A human rights activist has moved to the High Court to challenge President Uhuru Kenyatta's decision to retire Deputy Inspector General (DIG) of Police Grace Kaindi.

In an application filed Thursday under certificate of urgency at the Labour Relations and Employment court, Zachary Onsongo through lawyer Jessie Odour says the President violated the Constitution by transferring Ms Kaindi.

Onsongo told the court that the decision by the President was arbitrary and unreasonable, unfair, unjust and went against public's legitimate and rightful expectations.

"In effecting the transfer or retirement of Ms Kaindi, the President usurped the powers of National Police Service Commission (NPSC) as enshrined in the Constitution. The Deputy IG holds a constitutional office and was appointed on the basis of a competitive process by the NPSC," argues Oduor.

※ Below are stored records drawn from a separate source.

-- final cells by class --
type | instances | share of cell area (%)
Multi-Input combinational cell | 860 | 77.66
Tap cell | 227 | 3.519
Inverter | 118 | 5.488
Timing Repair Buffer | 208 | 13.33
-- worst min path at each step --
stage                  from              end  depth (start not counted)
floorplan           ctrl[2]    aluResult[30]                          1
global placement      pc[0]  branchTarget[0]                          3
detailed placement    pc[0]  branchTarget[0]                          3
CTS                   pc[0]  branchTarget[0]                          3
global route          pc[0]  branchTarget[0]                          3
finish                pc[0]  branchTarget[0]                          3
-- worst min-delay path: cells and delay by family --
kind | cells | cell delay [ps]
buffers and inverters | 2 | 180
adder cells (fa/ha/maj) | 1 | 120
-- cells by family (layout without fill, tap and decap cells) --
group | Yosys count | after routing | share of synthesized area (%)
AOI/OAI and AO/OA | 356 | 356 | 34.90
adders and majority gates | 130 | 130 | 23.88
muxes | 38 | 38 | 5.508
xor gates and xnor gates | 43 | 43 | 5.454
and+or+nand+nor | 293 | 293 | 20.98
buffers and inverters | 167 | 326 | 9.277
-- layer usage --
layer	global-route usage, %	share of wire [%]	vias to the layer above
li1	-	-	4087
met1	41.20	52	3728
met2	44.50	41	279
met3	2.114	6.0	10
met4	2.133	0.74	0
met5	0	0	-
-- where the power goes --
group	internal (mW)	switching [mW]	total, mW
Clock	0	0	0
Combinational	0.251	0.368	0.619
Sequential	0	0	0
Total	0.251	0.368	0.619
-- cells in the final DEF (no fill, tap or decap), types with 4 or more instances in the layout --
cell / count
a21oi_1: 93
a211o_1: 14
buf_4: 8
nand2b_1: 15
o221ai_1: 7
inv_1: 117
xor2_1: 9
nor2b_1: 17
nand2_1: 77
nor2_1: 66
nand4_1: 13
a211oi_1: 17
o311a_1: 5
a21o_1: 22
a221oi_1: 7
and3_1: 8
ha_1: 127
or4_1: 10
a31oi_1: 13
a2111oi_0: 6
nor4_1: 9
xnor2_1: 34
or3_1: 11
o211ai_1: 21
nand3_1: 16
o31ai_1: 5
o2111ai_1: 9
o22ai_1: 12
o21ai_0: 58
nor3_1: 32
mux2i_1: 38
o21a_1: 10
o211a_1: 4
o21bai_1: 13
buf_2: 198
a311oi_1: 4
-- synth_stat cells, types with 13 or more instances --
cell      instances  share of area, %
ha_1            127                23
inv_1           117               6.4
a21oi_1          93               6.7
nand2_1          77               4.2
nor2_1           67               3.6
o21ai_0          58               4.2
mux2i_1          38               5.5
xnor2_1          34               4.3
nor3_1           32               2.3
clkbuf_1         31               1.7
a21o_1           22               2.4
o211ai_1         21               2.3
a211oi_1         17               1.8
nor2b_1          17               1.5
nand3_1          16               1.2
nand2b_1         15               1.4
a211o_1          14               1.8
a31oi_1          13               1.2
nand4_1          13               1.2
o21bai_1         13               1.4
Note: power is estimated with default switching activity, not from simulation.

Thursday, Justice Monicah Mbaru certified the application as urgent and directed the petitioner to serve Attorney General Githu Muigai and NPSC and appear before her today for inter-parties hearing.

"Owing to the weight of issues raised, I cannot grant the orders sought by the petitioner ex-parte but I direct that he serves the respondents and all parties to appear in court for further directions," Mbaru said.

Onsongo wants the court to quash the decision by the President to transfer Ms Kaindi and to have her reinstated to her former position, pending hearing and determination of the suit.

He also wants the court to prohibit NPSC from replacing or declaring the position of DIG or implementing the transfer of Ms Kaindi until the matter is heard and determined.

Five-year contract

"The decision to transfer Ms Kaindi is a breach of the rules of natural justice, is a nullity and ought to be quashed," he says in the suit papers.

The applicant claims that Kaindi's transfer erodes the constitutional gains towards empowerment of women. He argues that the DIG has a five-year contract which will end in 2018 and therefore her transfer is in violation of the contract.

He further argues that Kaindi's transfer to the public service is against Article 254 and 246 of the Constitution. The applicant also argues that the transfer offends the Constitution since her replacement did not factor the gender equation as envisaged in the Constitution.